Purpose: The aim of the study is to examine the health-related quality-of-life (HRQOL) impact of the nocturnal awakenings and the duration of the sleep in the Finnish middle-aged and older population.
Methods: Cross-sectional sample consisted of 823 community-dwelling persons aged 55-75 living in a single municipality in a rural area of Eastern Finland. Frequency of the nocturnal awakenings was dichotomized as reporting "frequent," if the participant reported subjectively awakening "often" or "very often," and "infrequent" if the participant reported awakening "sometimes" or less frequently. HRQOL was measured with a preference-based HRQOL-index instrument, 15D. Analyses were adjusted for gender, BMI, morbidities, depression, employment and marital status, current smoking and drinking, exercise, recommendation to exercise from a health care professional, and subjective opinion about own exercise habits.

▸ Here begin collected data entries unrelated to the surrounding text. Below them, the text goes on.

**config.mk**
```make
export PLATFORM = sky130hd
export DESIGN_NAME = frac_macr
export DESIGN_NICKNAME = d
export VERILOG_FILES = /design/src/rtl/frac_macr.sv
export SDC_FILE = /design/constraint.sdc
export NUM_CORES = 1
export LEC_CHECK = 0
export BUFFER_PORTS_ARGS = -buffer_cell sky130_fd_sc_hd__buf_2
export CELL_PAD_IN_SITES_DETAIL_PLACEMENT = 1
export CELL_PAD_IN_SITES_GLOBAL_PLACEMENT = 1
export CORE_UTILIZATION = 52
export CTS_CLUSTER_DIAMETER = 100
export DETAILED_ROUTE_END_ITERATION = 8
export PLACE_DENSITY_LB_ADDON = 0.1
export SETUP_SLACK_MARGIN = 0.02
export SYNTH_ARGS = -nofsm -noshare
export SYNTH_HDL_FRONTEND = slang
export SYNTH_SLANG_ARGS = --single-unit
```
**constraint.sdc**
```tcl
create_clock -name clk -period 1.85 [get_ports clk]
set_input_delay 0.185 -clock clk [delete_from_list [all_inputs] [get_ports clk]]
set_output_delay 0.185 -clock clk [all_outputs]
set_load 0.005 [all_outputs]
```
## src/rtl/pcicfg_pkg.sv

```systemverilog
package pcicfg_pkg;
    localparam int NUM_ERR = 6;
    localparam logic [15:0] STAT_CONST = 16'h0210;
    localparam logic [15:0] ERR_BITS   = 16'hF900;
    localparam logic [15:0] CMD_RW     = 16'h0146;

    typedef struct packed {
        logic serr;
        logic perr;
        logic master;
        logic mem;
    } cmd_t;

    // place error flags at their status bit positions
    function automatic logic [15:0] err_to_stat(input logic [NUM_ERR-1:0] e);
        return {e[5:1], 2'b00, e[0], 8'h00};
    endfunction

    // pick error flag positions out of a status halfword
    function automatic logic [NUM_ERR-1:0] stat_to_err(input logic [15:0] s);
        return {s[15:11], s[8]};
    endfunction

    function automatic logic [15:0] cmd_to_word(input cmd_t c);
        return {7'b0, c.serr, 1'b0, c.perr, 3'b000, c.master, c.mem, 1'b0};
    endfunction
endpackage

```

## src/rtl/pcicfg_cmd_reg.sv

```systemverilog
module pcicfg_cmd_reg
    import pcicfg_pkg::*;
(
    input  logic        clk,
    input  logic        rst_n,
    input  logic        wr_lane0,
    input  logic        wr_lane1,
    input  logic [15:0] wdata,
    output cmd_t        cmd_q
);
    cmd_t cmd_d;

    always_comb begin
        cmd_d = cmd_q;
        if (wr_lane0) begin
            cmd_d.perr   = wdata[6];
            cmd_d.master = wdata[2];
            cmd_d.mem    = wdata[1];
        end
        if (wr_lane1) begin
            cmd_d.serr = wdata[8];
        end
    end

    always_ff @(posedge clk) begin
        if (!rst_n) cmd_q <= '0;
        else        cmd_q <= cmd_d;
    end
endmodule

```

## src/rtl/pcicfg_err_reg.sv

```systemverilog
module pcicfg_err_reg
    import pcicfg_pkg::*;
#(
    parameter int N = NUM_ERR
) (
    input  logic         clk,
    input  logic         rst_n,
    input  logic         clr_en,
    input  logic [N-1:0] clr_bits,
    input  logic [N-1:0] set_bits,
    output logic [N-1:0] err_q
);
    logic [N-1:0] err_d;

    always_comb begin
        err_d = err_q;
        if (clr_en) err_d = err_d & ~clr_bits;
        err_d = err_d | set_bits; // a new error outranks a clear
    end

    always_ff @(posedge clk) begin
        if (!rst_n) err_q <= '0;
        else        err_q <= err_d;
    end
endmodule

```

## src/rtl/pcicfg_rd_mux.sv

```systemverilog
module pcicfg_rd_mux #(
    parameter int          ADDR_W = 6,
    parameter logic [15:0] DEV_ID = 16'h6003,
    parameter logic [15:0] VEN_ID = 16'h1013
) (
    input  logic [ADDR_W-1:0] addr,
    input  logic [15:0]       cmd_w,
    input  logic [15:0]       status_w,
    output logic [31:0]       rdata
);
    localparam logic [ADDR_W-1:0] OFF_ID = ADDR_W'(0);
    localparam logic [ADDR_W-1:0] OFF_CS = ADDR_W'(1);

    always_comb begin
        rdata = '0;
        if (addr == OFF_ID)      rdata = {DEV_ID, VEN_ID};
        else if (addr == OFF_CS) rdata = {status_w, cmd_w};
    end
endmodule

```

## src/rtl/pcicfg_hdr.sv

```systemverilog
module pcicfg_hdr
    import pcicfg_pkg::*;
#(
    parameter int          ADDR_W = 6,
    parameter logic [15:0] DEV_ID = 16'h6003,
    parameter logic [15:0] VEN_ID = 16'h1013
) (
    input  logic              clk,
    input  logic              rst_n,
    input  logic              cfg_wr,
    input  logic [ADDR_W-1:0] cfg_addr,
    input  logic [3:0]        cfg_be,
    input  logic [31:0]       cfg_wdata,
    output logic [31:0]       cfg_rdata,
    input  logic [5:0]        err_set,
    output logic              en_serr,
    output logic              en_perr,
    output logic              en_master,
    output logic              en_mem
);
    localparam logic [ADDR_W-1:0] OFF_CS = ADDR_W'(1);

    logic               wr_cs;
    cmd_t               cmd_q;
    logic [NUM_ERR-1:0] err_q;
    logic [15:0]        cmd_w;
    logic [15:0]        status_w;

    assign wr_cs = cfg_wr && (cfg_addr == OFF_CS);

    pcicfg_cmd_reg u_cmd (
        .clk      (clk),
        .rst_n    (rst_n),
        .wr_lane0 (wr_cs && cfg_be[0]),
        .wr_lane1 (wr_cs && cfg_be[1]),
        .wdata    (cfg_wdata[15:0]),
        .cmd_q    (cmd_q)
    );

    pcicfg_err_reg #(.N(NUM_ERR)) u_err (
        .clk      (clk),
        .rst_n    (rst_n),
        .clr_en   (wr_cs && cfg_be[3]),
        .clr_bits (stat_to_err(cfg_wdata[31:16])),
        .set_bits (err_set),
        .err_q    (err_q)
    );

    assign cmd_w    = cmd_to_word(cmd_q);
    assign status_w = STAT_CONST | err_to_stat(err_q);

    pcicfg_rd_mux #(.ADDR_W(ADDR_W), .DEV_ID(DEV_ID), .VEN_ID(VEN_ID)) u_rd (
        .addr     (cfg_addr),
        .cmd_w    (cmd_w),
        .status_w (status_w),
        .rdata    (cfg_rdata)
    );

    assign en_serr   = cmd_q.serr;
    assign en_perr   = cmd_q.perr;
    assign en_master = cmd_q.master;
    assign en_mem    = cmd_q.mem;
endmodule

```

## config.mk

```make
export PLATFORM = sky130hd
export DESIGN_NAME = pcicfg_hdr
export DESIGN_NICKNAME = d
export VERILOG_FILES = /design/src/rtl/pcicfg_pkg.sv /design/src/rtl/pcicfg_cmd_reg.sv /design/src/rtl/pcicfg_err_reg.sv /design/src/rtl/pcicfg_rd_mux.sv /design/src/rtl/pcicfg_hdr.sv
export SDC_FILE = /design/constraint.sdc
export NUM_CORES = 1
export LEC_CHECK = 0
export BUFFER_PORTS_ARGS = -buffer_cell sky130_fd_sc_hd__buf_2
export CAP_MARGIN = 30
export CORE_ASPECT_RATIO = 1.25
export CORE_MARGIN = 5
export CORE_UTILIZATION = 28
export DETAILED_ROUTE_END_ITERATION = 16
export PLACE_DENSITY = 0.73
export SYNTH_ARGS = -nofsm -noshare
export SYNTH_HDL_FRONTEND = slang
export SYNTH_SLANG_ARGS = --single-unit
```

## constraint.sdc

```tcl
create_clock -name clk -period 1.5 [get_ports clk]
set_clock_uncertainty 0.15 [all_clocks]
set_input_delay 0.075 -clock clk [delete_from_list [all_inputs] [get_ports clk]]
set_output_delay 0.075 -clock clk [all_outputs]
set_load 0.03 [all_outputs]
```

### Yosys cells after proc, flatten, opt, wreduce, memory -nomap -nowiden

Index checks and enable logic that the tools add are counted.

* register bits after elaboration: 10
* output and inout port bits: 36

* mux-type cells: 3
* equality and inequality tests: 1
* reduce and logical (&&, ||, !) cells: 5
* bitwise logic cells: 3

Operator list (number)
* $mux 32: 2
* $and 6x6->6: 1
* $eq 6x1->1 const B: 1
* $logic_not 6->1: 1
* $mux 6: 1
* $not 6->6: 1
* $or 6x6->6: 1
* $logic_and 1x1->1: 4

### Logic depth before layout (Yosys ltp)

* word-level depth: 5
* depth in mapped cells: 5

### Hierarchy

From an unflattened synthesis, not the netlist that was laid out.

* cells, all modules: 120
* area, all modules: 967.2 um^2

Modules (own cells, without submodules)
* pcicfg_rd_mux: sequential area each 0.0 um^2, times used 1, area each 544.3 um^2, cells an instance 77
* pcicfg_err_reg: sequential area each 120.1 um^2, times used 1, area each 210.2 um^2, cells an instance 24
* pcicfg_cmd_reg: sequential area each 80.1 um^2, times used 1, area each 145.1 um^2, cells an instance 12
* pcicfg_hdr: sequential area each 0.0 um^2, times used 1, area each 67.6 um^2, cells an instance 7

### Least setup slack after synthesis

Ideal clock, no wire load.

* kind: input to output
* from: in cfg_addr[1]
* to: out cfg_rdata[12]
* data arrival time: 1.743 ns
* required time: 1.275 ns
* stages on the path: 5
* setup slack: -0.468 ns
* cell sequence: or3_1 > buf_6 > or3_4 > nor2_1 > buf_4

* word-level cells in the longest chain between the ends: 2

Ends and longest elaborated chain
* start: declaration: line pcicfg_hdr.sv:11 `input logic [ADDR_W-1:0] cfg_addr,`
* $logic_not 6->1: line pcicfg_rd_mux.sv:16 `if (addr == OFF_ID) rdata = {DEV_ID, VEN_ID};`
* $mux 32: line pcicfg_rd_mux.sv:16
* end: declaration: line pcicfg_hdr.sv:14 `output logic [31:0] cfg_rdata,`

Every way passes these cells.

### Worst setup path after layout

* from: in cfg_addr[1]
* to: out cfg_rdata[16]

Same word-level chain as after synthesis.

Results: Frequent nocturnal awakenings had statistically and clinically significant negative impact on HRQOL, the mean (SE) adjusted marginal HRQOL impact being -0.0416 (0.006). More than 10 and less than 6.5 h of daily sleep were associated with higher probability of having low HRQOL, adjusted odd ratios (95 % CI) being 2.65 (1.11-6.33) and 2.65 (1.55-4.52), respectively. However, the changes in daily sleep duration did not have noticeable influence on the significance or magnitude of the negative HRQOL impact of the frequent nocturnal awakenings.
Conclusions: Nocturnal awakenings displayed a strong independent association with decreased HRQOL. The findings suggest that both clinicians and researchers should pay closer attention to nocturnal awakenings and other sleep problems in order to find ways to improve the quality of life in individuals with such conditions.